Sensitivity of 70-mer Oligonucleotides and CDNAs for Microarray Analysis of Gene Expression in Arabidopsis and Its Related Species

Overview

Journal Plant Biotechnol J

Specialties Biology
Biotechnology

Date 2006 Dec 15

PMID 17166142

Citations 33

Authors

Hyeon-Se Lee

Jianlin Wang

Lu Tian

Hongmei Jiang

Michael A Black

Andreas Madlung

Brian Watson

Lewis Lukens

J Chris Pires

Jiyuan J Wang

Luca Comai

Thomas C Osborn

R W Doerge

Z Jeffrey Chen

Affiliations

Soon will be listed here.

Abstract

Synthetic oligonucleotides (oligos) represent an attractive alternative to cDNA amplicons for spotted microarray analysis in a number of model organisms, including Arabidopsis, C. elegans, Drosophila, human, mouse and yeast. However, little is known about the relative effectiveness of 60-70-mer oligos and cDNAs for detecting gene expression changes. Using 192 pairs of Arabidopsis thaliana cDNAs and corresponding 70-mer oligos, we performed three sets of dye-swap experiments and used analysis of variance (anova) to compare sources of variation and sensitivities for detecting gene expression changes in A. thaliana, A. arenosa and Brassica oleracea.

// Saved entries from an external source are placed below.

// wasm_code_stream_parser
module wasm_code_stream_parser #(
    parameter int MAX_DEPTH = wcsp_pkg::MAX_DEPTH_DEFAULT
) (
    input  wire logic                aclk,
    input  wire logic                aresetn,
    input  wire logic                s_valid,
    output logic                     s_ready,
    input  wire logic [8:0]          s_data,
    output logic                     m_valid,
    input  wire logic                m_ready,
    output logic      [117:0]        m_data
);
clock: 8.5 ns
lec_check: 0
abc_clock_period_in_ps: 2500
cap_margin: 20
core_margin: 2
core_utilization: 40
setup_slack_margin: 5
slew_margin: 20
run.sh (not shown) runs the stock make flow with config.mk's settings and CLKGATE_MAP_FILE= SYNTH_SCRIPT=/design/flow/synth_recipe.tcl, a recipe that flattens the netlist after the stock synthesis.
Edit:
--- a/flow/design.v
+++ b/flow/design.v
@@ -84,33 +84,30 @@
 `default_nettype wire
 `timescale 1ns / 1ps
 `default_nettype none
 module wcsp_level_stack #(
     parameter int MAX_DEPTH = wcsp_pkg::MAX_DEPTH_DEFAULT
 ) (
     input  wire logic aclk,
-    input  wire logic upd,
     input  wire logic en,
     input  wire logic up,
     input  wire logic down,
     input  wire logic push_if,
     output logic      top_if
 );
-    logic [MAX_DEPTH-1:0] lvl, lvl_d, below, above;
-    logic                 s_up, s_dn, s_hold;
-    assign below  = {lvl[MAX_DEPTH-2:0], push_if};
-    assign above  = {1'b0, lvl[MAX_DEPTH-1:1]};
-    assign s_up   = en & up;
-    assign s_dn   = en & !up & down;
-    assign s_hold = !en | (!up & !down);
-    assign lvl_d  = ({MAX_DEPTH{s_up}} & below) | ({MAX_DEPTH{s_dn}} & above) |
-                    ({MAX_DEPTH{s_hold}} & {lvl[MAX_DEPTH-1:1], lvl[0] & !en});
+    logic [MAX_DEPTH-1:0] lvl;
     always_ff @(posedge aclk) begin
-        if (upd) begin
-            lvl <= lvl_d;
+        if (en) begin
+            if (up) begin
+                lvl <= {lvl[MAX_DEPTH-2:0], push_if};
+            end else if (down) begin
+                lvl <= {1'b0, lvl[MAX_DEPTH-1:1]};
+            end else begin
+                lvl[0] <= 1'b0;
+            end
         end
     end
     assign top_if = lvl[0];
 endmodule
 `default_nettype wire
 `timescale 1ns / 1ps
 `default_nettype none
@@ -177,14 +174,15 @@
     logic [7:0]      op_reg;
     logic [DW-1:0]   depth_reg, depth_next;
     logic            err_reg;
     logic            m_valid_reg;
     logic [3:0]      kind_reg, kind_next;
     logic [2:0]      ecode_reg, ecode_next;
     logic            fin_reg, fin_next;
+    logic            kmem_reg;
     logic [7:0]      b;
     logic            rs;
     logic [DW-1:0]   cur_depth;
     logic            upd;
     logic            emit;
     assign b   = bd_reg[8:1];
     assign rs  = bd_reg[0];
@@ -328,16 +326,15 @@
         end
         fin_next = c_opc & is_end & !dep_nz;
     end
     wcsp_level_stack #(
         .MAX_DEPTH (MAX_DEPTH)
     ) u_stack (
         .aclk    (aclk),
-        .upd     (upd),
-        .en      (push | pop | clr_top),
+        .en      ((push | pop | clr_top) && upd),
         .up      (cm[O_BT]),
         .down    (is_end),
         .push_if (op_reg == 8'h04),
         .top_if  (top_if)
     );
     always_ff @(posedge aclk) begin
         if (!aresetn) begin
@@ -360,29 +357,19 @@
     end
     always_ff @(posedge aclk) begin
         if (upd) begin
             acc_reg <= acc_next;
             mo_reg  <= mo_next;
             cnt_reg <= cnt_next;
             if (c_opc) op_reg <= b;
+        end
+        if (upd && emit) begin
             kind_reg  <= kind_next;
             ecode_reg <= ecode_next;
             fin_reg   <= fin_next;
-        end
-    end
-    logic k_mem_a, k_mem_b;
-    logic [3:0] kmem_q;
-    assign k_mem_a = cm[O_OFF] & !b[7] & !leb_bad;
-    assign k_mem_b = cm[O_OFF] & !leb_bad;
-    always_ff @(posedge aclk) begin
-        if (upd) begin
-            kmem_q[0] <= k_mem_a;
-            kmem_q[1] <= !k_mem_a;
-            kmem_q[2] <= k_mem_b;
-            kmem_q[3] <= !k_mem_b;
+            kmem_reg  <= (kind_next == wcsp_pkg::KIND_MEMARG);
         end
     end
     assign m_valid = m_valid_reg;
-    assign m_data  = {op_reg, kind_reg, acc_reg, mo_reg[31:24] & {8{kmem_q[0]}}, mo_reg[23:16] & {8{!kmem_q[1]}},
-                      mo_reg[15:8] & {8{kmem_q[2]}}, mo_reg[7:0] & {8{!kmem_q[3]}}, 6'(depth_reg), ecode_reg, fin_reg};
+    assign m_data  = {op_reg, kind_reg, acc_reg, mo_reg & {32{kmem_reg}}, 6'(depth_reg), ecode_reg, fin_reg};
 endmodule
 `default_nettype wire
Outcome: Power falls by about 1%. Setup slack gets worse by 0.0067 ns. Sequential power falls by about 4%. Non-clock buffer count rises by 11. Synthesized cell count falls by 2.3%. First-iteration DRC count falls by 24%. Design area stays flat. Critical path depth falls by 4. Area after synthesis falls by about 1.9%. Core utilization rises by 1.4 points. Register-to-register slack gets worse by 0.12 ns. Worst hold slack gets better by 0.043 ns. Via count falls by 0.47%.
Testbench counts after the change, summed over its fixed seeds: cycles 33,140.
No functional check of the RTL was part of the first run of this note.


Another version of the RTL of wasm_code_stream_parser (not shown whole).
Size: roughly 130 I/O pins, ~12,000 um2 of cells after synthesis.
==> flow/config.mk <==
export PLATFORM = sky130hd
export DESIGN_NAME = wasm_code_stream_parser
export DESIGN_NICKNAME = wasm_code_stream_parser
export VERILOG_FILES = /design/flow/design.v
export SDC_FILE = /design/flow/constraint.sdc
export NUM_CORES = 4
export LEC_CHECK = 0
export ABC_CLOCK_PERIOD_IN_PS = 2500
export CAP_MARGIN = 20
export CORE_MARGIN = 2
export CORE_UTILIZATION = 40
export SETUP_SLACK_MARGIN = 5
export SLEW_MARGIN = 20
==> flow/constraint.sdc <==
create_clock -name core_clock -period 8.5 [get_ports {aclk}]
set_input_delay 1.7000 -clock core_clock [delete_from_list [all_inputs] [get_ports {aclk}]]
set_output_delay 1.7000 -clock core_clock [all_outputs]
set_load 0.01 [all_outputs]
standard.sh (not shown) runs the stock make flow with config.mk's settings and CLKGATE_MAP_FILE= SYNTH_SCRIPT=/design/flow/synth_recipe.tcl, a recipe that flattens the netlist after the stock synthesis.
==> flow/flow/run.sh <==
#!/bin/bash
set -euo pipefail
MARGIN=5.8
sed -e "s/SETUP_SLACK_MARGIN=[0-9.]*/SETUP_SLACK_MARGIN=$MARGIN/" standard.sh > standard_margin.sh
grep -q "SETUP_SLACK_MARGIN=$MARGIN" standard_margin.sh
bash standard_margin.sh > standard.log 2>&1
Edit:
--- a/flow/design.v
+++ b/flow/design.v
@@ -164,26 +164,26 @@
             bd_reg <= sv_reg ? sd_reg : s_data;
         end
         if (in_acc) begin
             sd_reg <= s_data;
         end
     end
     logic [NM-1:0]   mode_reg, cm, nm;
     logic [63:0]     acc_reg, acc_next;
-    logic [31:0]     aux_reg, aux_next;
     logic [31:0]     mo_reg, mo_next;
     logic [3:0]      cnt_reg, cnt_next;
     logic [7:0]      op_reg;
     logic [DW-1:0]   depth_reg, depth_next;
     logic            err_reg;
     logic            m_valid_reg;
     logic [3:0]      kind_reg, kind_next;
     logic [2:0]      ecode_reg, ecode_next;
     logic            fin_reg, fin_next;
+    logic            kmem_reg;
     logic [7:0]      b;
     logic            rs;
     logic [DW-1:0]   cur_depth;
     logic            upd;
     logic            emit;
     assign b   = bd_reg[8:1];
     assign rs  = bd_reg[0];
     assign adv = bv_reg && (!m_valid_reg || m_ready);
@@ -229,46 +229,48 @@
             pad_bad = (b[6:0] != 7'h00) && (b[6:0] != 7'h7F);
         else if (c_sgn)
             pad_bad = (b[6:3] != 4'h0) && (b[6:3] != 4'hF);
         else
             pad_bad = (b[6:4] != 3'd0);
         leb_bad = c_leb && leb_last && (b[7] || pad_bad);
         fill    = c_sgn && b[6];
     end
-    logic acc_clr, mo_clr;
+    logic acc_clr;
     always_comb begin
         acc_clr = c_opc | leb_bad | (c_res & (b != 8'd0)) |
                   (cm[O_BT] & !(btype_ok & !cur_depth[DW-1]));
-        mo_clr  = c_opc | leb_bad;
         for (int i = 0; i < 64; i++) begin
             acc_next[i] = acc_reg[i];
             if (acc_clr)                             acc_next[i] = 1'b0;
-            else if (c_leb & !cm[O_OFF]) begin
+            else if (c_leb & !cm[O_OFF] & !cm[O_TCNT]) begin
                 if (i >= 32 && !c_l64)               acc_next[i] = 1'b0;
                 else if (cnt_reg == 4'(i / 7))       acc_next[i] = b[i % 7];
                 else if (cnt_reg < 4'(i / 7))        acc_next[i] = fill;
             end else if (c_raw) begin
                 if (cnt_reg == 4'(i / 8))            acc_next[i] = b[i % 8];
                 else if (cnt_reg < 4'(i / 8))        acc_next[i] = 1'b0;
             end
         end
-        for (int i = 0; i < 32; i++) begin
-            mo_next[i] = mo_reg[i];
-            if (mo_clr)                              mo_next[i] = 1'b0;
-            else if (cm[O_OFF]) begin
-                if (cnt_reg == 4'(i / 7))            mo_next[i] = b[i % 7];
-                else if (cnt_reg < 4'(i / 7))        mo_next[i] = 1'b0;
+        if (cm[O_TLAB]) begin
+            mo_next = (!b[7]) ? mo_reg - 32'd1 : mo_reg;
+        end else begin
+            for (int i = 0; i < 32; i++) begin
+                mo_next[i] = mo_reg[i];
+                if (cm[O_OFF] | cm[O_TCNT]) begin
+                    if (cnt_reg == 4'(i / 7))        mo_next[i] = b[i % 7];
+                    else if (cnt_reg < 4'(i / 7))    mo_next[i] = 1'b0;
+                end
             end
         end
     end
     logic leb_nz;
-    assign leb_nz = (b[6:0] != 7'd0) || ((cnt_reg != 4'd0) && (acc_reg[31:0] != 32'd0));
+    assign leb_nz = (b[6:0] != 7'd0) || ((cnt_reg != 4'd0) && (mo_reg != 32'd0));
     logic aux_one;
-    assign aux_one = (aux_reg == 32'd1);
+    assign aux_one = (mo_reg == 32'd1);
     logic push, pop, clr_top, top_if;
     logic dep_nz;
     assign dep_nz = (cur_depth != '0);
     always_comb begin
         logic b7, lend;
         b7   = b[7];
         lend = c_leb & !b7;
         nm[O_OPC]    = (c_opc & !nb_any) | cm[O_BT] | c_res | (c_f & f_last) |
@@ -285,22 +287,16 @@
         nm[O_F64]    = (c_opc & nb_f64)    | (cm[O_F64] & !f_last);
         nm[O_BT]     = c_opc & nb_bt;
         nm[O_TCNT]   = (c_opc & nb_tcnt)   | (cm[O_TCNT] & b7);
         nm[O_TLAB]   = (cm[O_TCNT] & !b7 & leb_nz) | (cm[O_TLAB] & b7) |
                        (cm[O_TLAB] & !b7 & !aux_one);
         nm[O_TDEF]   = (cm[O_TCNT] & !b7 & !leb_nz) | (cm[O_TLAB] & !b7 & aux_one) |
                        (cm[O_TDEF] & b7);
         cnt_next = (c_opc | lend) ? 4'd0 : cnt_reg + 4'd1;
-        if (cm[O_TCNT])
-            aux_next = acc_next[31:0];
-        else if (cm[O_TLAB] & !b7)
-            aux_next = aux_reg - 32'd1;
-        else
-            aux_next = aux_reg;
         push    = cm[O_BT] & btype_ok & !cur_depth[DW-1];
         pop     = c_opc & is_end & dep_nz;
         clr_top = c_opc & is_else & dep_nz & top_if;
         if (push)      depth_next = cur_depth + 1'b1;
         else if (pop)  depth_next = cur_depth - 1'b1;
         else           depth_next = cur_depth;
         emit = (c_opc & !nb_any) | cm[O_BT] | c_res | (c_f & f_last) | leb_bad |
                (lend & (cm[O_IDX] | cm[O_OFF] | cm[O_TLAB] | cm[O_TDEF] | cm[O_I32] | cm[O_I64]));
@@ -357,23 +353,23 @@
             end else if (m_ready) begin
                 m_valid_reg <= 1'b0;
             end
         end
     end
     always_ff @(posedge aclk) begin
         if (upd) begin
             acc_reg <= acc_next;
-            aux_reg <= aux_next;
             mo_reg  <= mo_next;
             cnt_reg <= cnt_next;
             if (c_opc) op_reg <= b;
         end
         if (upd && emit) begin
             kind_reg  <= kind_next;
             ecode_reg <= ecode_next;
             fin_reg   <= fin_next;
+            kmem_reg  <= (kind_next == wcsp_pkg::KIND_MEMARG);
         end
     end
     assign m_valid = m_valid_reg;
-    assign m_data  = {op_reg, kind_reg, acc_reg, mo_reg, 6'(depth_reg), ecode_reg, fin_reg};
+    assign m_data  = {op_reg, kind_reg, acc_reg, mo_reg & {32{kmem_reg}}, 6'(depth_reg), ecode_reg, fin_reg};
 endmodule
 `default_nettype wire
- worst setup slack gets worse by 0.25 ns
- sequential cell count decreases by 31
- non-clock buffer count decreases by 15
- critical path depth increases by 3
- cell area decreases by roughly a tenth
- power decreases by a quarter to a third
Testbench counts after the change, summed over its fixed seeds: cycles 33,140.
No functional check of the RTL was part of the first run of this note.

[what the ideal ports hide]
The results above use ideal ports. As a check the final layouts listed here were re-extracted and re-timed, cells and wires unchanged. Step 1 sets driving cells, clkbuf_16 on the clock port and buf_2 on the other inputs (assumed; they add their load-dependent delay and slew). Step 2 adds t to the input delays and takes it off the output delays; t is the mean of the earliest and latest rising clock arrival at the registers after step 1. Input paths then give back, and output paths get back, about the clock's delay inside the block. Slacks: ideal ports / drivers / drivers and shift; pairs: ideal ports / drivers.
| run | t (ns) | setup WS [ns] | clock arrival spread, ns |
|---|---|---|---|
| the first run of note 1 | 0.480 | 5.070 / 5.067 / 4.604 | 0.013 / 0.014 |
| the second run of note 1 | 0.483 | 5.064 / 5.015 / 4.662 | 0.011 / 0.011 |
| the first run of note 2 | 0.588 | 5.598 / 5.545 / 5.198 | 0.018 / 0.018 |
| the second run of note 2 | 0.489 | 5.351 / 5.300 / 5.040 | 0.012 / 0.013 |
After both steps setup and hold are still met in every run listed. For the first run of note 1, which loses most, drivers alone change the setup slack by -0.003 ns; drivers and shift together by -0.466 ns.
Background: an optimization exercise with open tools, aiming at a short achievable clock period and few clock cycles per item. Do not read the settings as production practice. In this exercise RTL edits were held to simulation tests only and were not proved equivalent to the original. Power figures rest on the tool's default switching activity, not on a simulated workload.

## flow/design.v (module list and top-level ports; edited modules follow where they fit)
// module fp_mul_pipe: 3981 lines
module fp_mul_pipe
#(
  parameter int EXP_W = 8,
  parameter int MAN_W = 23,
  localparam int W = 1 + EXP_W + MAN_W
) (
  input  logic         clk,
  input  logic         reset,
  input  logic         in_valid,
  output logic         in_ready,
  input  logic         rnd_mode,
  input  logic [W-1:0] a,
  input  logic [W-1:0] b,
  output logic         out_valid,
  input  logic         out_ready,
  output logic [W-1:0] c,
  output logic         ovf,
  output logic         unf,
  output logic         inv
);
  // ...
==> flow/run.sh <==
#!/bin/bash
# synth_recipe.tcl (not shown) runs the flow's synth.tcl, then flattens the netlist and writes it again
# the make line also repeats each setting of config.mk as NAME=value (left out here)
make -C /OpenROAD-flow-scripts/flow DESIGN_CONFIG=/design/flow/config.mk WORK_HOME=/design/flow/orfs CLKGATE_MAP_FILE= SYNTH_SCRIPT=/design/flow/synth_recipe.tcl finish
==> flow/config.mk <==
export PLATFORM = sky130hd
export DESIGN_NAME = fp_mul_pipe
export DESIGN_NICKNAME = fp_mul_pipe
export VERILOG_FILES = /design/flow/design.v
export SDC_FILE = /design/flow/constraint.sdc
export NUM_CORES = 4
export LEC_CHECK = 0
export CAP_MARGIN = 20
export CORE_MARGIN = 2
export CORE_UTILIZATION = 40
export PLACE_DENSITY = 0.5
export SETUP_SLACK_MARGIN = 4
export SLEW_MARGIN = 20
==> flow/constraint.sdc <==
create_clock -name core_clock -period 8.5 [get_ports {clk}]
set_input_delay 1.7000 -clock core_clock [delete_from_list [all_inputs] [get_ports {clk}]]
set_output_delay 1.7000 -clock core_clock [all_outputs]
set_load 0.01 [all_outputs]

Our major findings were: (1) variation among different RNA preparations from the same tissue was small, but large variation among dye-labellings and slides indicates the need to replicate these factors; (2) sources of variation were similar for experiments with all three species, suggesting these feature types are effective for analysing gene expression in related species; (3) oligo and cDNA features had similar sensitivities for detecting expression changes and they identified a common subset of significant genes, but results from quantitative RT-PCR did not support the use of one over the other. These findings indicate that spotted oligos are at least as effective as cDNAs for microarray analyses of gene expression. We are using oligos designed from approximately 26,000 annotated genes of A. thaliana to study gene expression changes in Arabidopsis and Brassica polyploids.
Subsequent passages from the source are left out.